Stored items from a collection:
◇ ◇ ◇ ◇ ◇

This design comes from an exercise in tuning for small area, a short achievable clock period and few clock cycles on the open sky130 flow, not from production work.
Where RTL was checked, it was by simulation tests only, not by an equivalence proof against the original.

==> 01-12: inputs <==
## huffman_top
module huffman_top (
	input  logic                      clk,
	input  logic                      reset,
	input  logic                      gray_valid,
	input  huff_types_pkg::pixel_t    gray_data,
	output logic                      cnt_valid,
	output huff_types_pkg::count_t    cnt1,
	output huff_types_pkg::count_t    cnt2,
	output huff_types_pkg::count_t    cnt3,
	output huff_types_pkg::count_t    cnt4,
	output huff_types_pkg::count_t    cnt5,
	output huff_types_pkg::count_t    cnt6,
	output logic                      code_valid,
	output huff_types_pkg::code_t     hc1,
	output huff_types_pkg::code_t     hc2,
	output huff_types_pkg::code_t     hc3,
	output huff_types_pkg::code_t     hc4,
	output huff_types_pkg::code_t     hc5,
	output huff_types_pkg::code_t     hc6,
	output huff_types_pkg::len_mask_t m1,
	output huff_types_pkg::len_mask_t m2,
	output huff_types_pkg::len_mask_t m3,
	output huff_types_pkg::len_mask_t m4,
	output huff_types_pkg::len_mask_t m5,
	output huff_types_pkg::len_mask_t m6
);
==> flow/config.mk <==
export PLATFORM = sky130hd
export DESIGN_NAME = huffman_top
export DESIGN_NICKNAME = huffman_top
export VERILOG_FILES = /design/flow/design.v
export SDC_FILE = /design/flow/constraint.sdc
export NUM_CORES = 4
export LEC_CHECK = 0
export CAP_MARGIN = 20
export CORE_MARGIN = 2
export CORE_UTILIZATION = 40
export SLEW_MARGIN = 20
==> flow/constraint.sdc <==
create_clock -name core_clock -period 8.0 [get_ports {clk}]
set_input_delay 1.6000 -clock core_clock [delete_from_list [all_inputs] [get_ports {clk}]]
set_output_delay 1.6000 -clock core_clock [all_outputs]
set_load 0.01 [all_outputs]
run.sh (not shown) runs the stock make flow with config.mk's settings and CLKGATE_MAP_FILE= SYNTH_SCRIPT=/design/flow/synth_recipe.tcl, a recipe that flattens the netlist after the stock synthesis.
==> 01-24: changes against 01-12 <==
==> flow/design.v (replaced) <==
package huff_types_pkg;
	typedef logic [8-1:0] pixel_t;
	typedef logic [8-1:0] count_t;
	typedef logic [6-1:0] sym_mask_t;
	typedef logic [8-1:0] code_t;
	typedef logic [8-1:0] len_mask_t;
endpackage
package huff_ctrl_pkg;
	typedef enum logic [1:0] {SORT_IDLE, SORT_PASS, SORT_DONE} sort_state_t;
	typedef enum logic [1:0] {MRG_IDLE, MRG_POP, MRG_INSERT, MRG_DONE} merge_state_t;
	typedef enum logic [1:0] {BLD_IDLE, BLD_WALK, BLD_DONE} build_state_t;
	typedef logic [$clog2(5)-1:0] round_t;
	typedef logic [$clog2(6+1)-1:0] step_t;
endpackage
`timescale 1ns/1ns
module huffman_top (
	input  logic                      clk,
	input  logic                      reset,
	input  logic                      gray_valid,
	input  huff_types_pkg::pixel_t    gray_data,
	output logic                      cnt_valid,
	output huff_types_pkg::count_t    cnt1,
	output huff_types_pkg::count_t    cnt2,
	output huff_types_pkg::count_t    cnt3,
	output huff_types_pkg::count_t    cnt4,
	output huff_types_pkg::count_t    cnt5,
	output huff_types_pkg::count_t    cnt6,
	output logic                      code_valid,
	output huff_types_pkg::code_t     hc1,
	output huff_types_pkg::code_t     hc2,
	output huff_types_pkg::code_t     hc3,
	output huff_types_pkg::code_t     hc4,
	output huff_types_pkg::code_t     hc5,
	output huff_types_pkg::code_t     hc6,
	output huff_types_pkg::len_mask_t m1,
	output huff_types_pkg::len_mask_t m2,
	output huff_types_pkg::len_mask_t m3,
	output huff_types_pkg::len_mask_t m4,
	output huff_types_pkg::len_mask_t m5,
	output huff_types_pkg::len_mask_t m6
);
	function automatic logic ge8(input logic [7:0] a, input logic [7:0] b);
		logic [7:0] g;
		logic [7:0] e;
		logic [3:0] g2;
		logic [3:0] e2;
		logic [1:0] g4;
		logic [1:0] e4;
		g = a & ~b;
		e = ~(g | (~a & b));
		for (int i = 0; i < 4; i++) begin
			g2[i] = g[2*i+1] | (e[2*i+1] & g[2*i]);
			e2[i] = e[2*i+1] & e[2*i];
		end
		for (int i = 0; i < 2; i++) begin
			g4[i] = g2[2*i+1] | (e2[2*i+1] & g2[2*i]);
			e4[i] = e2[2*i+1] & e2[2*i];
		end
		ge8 = g4[1] | (e4[1] & (g4[0] | e4[0]));
	endfunction
	function automatic logic [7:0] add8(input logic [7:0] a, input logic [7:0] b);
		logic [7:0] g;
		logic [7:0] p;
		logic [7:0] gg;
		logic [7:0] pp;
		logic [7:0] g1;
		logic [7:0] p1;
		g = a & b;
		p = a ^ b;
		gg = g;
		pp = p;
		for (int d = 1; d < 8; d = d * 2) begin
			g1 = gg;
			p1 = pp;
			for (int i = d; i < 8; i++) begin
				gg[i] = g1[i] | (p1[i] & g1[i - d]);
				pp[i] = p1[i] & p1[i - d];
			end
		end
		add8 = p ^ {gg[6:0], 1'b0};
	endfunction
	logic            seen;
	logic            closed;     
	logic            closed_d;   
	logic [5:0][7:0] cnt;
	always_ff @(posedge clk) begin
		if (reset) begin
			seen      <= 1'b0;
			closed    <= 1'b0;
			closed_d  <= 1'b0;
			cnt_valid <= 1'b0;
			cnt       <= '0;
		end else begin
			closed_d  <= closed;
			cnt_valid <= 1'b0;
			if (!closed) begin
				if (gray_valid) begin
					seen <= 1'b1;
					for (int i = 0; i < 6; i++) begin
						if (gray_data == 8'(i + 1)) begin
							cnt[i] <= cnt[i] + 8'd1;
						end
					end
				end else if (seen) begin
					closed    <= 1'b1;
					cnt_valid <= 1'b1;
				end
			end
		end
	end
	logic [5:0][5:0] ge_nx;
	logic [5:0][5:0] oh;
	logic [5:0][5:0] oh_nx;
	always_comb begin
		ge_nx = '0;
		for (int i = 0; i < 6; i++) begin
			for (int j = i + 1; j < 6; j++) begin
				ge_nx[i][j] = ge8(cnt[i], cnt[j]);
			end
		end
		for (int i = 0; i < 6; i++) begin
			oh_nx[i] = 6'b000001;
			for (int j = 0; j < 6; j++) begin
				if (j > i && ge_nx[i][j]) oh_nx[i] = {oh_nx[i][4:0], 1'b0};
				if (j < i && !ge_nx[j][i]) oh_nx[i] = {oh_nx[i][4:0], 1'b0};
			end
		end
	end
	always_ff @(posedge clk) begin
		oh <= oh_nx;
	end
	assign cnt1 = cnt[0];
	assign cnt2 = cnt[1];
	assign cnt3 = cnt[2];
	assign cnt4 = cnt[3];
	assign cnt5 = cnt[4];
	assign cnt6 = cnt[5];
	logic [5:0][2:0] slot;
	logic [5:0][7:0] sorted_w;
	logic [7:0]      sorted_s;
	always_comb begin
		for (int i = 0; i < 6; i++) begin
			slot[i][0] = oh[i][1] | oh[i][3] | oh[i][5];
			slot[i][1] = oh[i][2] | oh[i][3];
			slot[i][2] = oh[i][4] | oh[i][5];
		end
		for (int k = 0; k < 6; k++) begin
			sorted_w[k] = '0;
			for (int i = 0; i < 6; i++) begin
				sorted_w[k] = sorted_w[k] | (cnt[i] & {8{oh[i][k]}});
			end
		end
		sorted_s = add8(sorted_w[0], sorted_w[1]);
	end
	logic [5:0][7:0] w;       
	logic [7:0]      sw;      
	logic [5:0]      vld;     
	logic [5:0][2:0] ptr;     
	logic [5:0][4:0] code;    
	logic [5:0][4:0] msk;     
	logic [5:2]      t;       
	logic [2:0]      np;      
	logic [4:0][7:0] rw;
	logic [7:0]      rsw;
	logic [5:0][2:0] rptr;
	logic [5:0][4:0] rcode;
	logic [5:0][4:0] rmsk;
	always_comb begin
		logic [2:0] pv;
		logic [4:0] mv;
		logic [4:0] kv;
		for (int k = 2; k < 6; k++) begin
			t[k] = !ge8(w[k], sw) && vld[k];
		end
		np[2] = t[5];
		np[1] = t[3] & ~t[5];
		np[0] = (t[2] & ~t[3]) | (t[4] & ~t[5]);
		rw[0] = t[2] ? w[2] : sw;
		for (int i = 1; i < 4; i++) begin
			if (t[i + 2]) rw[i] = w[i + 2];
			else if (t[i + 1]) rw[i] = sw;
			else rw[i] = w[i + 1];
		end
		rw[4] = t[5] ? sw : w[5];
		rsw = t[3] ? add8(w[2], w[3]) : add8(w[2], sw);
		for (int s = 0; s < 6; s++) begin
			pv = ptr[s];
			mv = msk[s];
			kv = code[s];
			rcode[s] = kv;
			rmsk[s]  = mv;
			case (pv)
				3'd0: begin
					rptr[s]  = np;
					rcode[s] = kv | (~mv & {mv[3:0], 1'b1});
					rmsk[s]  = {mv[3:0], 1'b1};
				end
				3'd1: begin
					rptr[s]  = np;
					rmsk[s]  = {mv[3:0], 1'b1};
				end
				3'd2: rptr[s] = t[2] ? 3'd0 : 3'd1;
				3'd3: rptr[s] = t[3] ? 3'd1 : 3'd2;
				3'd4: rptr[s] = t[4] ? 3'd2 : 3'd3;
				default: rptr[s] = t[5] ? 3'd3 : 3'd4;
			endcase
		end
	end
	always_ff @(posedge clk) begin
		if (reset) begin
			code_valid <= 1'b0;
		end else if (closed_d && vld[1] && !vld[2]) begin
			code_valid <= 1'b1;
		end
	end
	always_ff @(posedge clk) begin
		if (!closed_d) begin
			w    <= sorted_w;
			sw   <= sorted_s;
			vld  <= 6'b111111;
			ptr  <= slot;
			code <= '0;
			msk  <= '0;
		end else if (vld[1]) begin
			w[4:0] <= rw;
			sw     <= rsw;
			vld    <= {1'b0, vld[5:1]};
			ptr    <= rptr;
			code   <= rcode;
			msk    <= rmsk;
		end
	end
	assign hc1 = {3'b0, code[0]};
	assign hc2 = {3'b0, code[1]};
	assign hc3 = {3'b0, code[2]};
	assign hc4 = {3'b0, code[3]};
	assign hc5 = {3'b0, code[4]};
	assign hc6 = {3'b0, code[5]};
	assign m1 = {3'b0, msk[0]};
	assign m2 = {3'b0, msk[1]};
	assign m3 = {3'b0, msk[2]};
	assign m4 = {3'b0, msk[3]};
	assign m5 = {3'b0, msk[4]};
	assign m6 = {3'b0, msk[5]};
endmodule
==> flow/flow/run.sh (new file) <==
#!/bin/bash
set -euo pipefail
bash standard.sh SETUP_SLACK_MARGIN=5.4 > make_finish.log 2>&1
==> flow/standard.sh (new file) <==
#!/bin/bash
# synth_recipe.tcl (not shown) runs the flow's synth.tcl, then flattens the netlist and writes it again
# the make line also repeats each setting of config.mk as NAME=value (left out here)
make -C /OpenROAD-flow-scripts/flow DESIGN_CONFIG=/design/flow/config.mk WORK_HOME=/design/flow/orfs CLKGATE_MAP_FILE= SYNTH_SCRIPT=/design/flow/synth_recipe.tcl "${@:-finish}"
removed: flow/run.sh
==> flow_metrics.env <==
export IMPL_clkPwrFrac_pct=42.5
export IMPL_status="finished clean"
export IMPL_cp_startpoint="gray_data[6]"
export IMPL_cts_buffers=25
the above is filed under 01-24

◇ ◇ ◇ ◇ ◇

The lines to extract from the data above begin with the line containing "export DESIGN_NAME = huffman_top" and end with the line containing "set_load 0.01 [all_outputs]". Extract them exactly, including both.

▶ _SOLUTION TO THIS TASK_
export DESIGN_NAME = huffman_top
export DESIGN_NICKNAME = huffman_top
export VERILOG_FILES = /design/flow/design.v
export SDC_FILE = /design/flow/constraint.sdc
export NUM_CORES = 4
export LEC_CHECK = 0
export CAP_MARGIN = 20
export CORE_MARGIN = 2
export CORE_UTILIZATION = 40
export SLEW_MARGIN = 20
==> flow/constraint.sdc <==
create_clock -name core_clock -period 8.0 [get_ports {clk}]
set_input_delay 1.6000 -clock core_clock [delete_from_list [all_inputs] [get_ports {clk}]]
set_output_delay 1.6000 -clock core_clock [all_outputs]
set_load 0.01 [all_outputs]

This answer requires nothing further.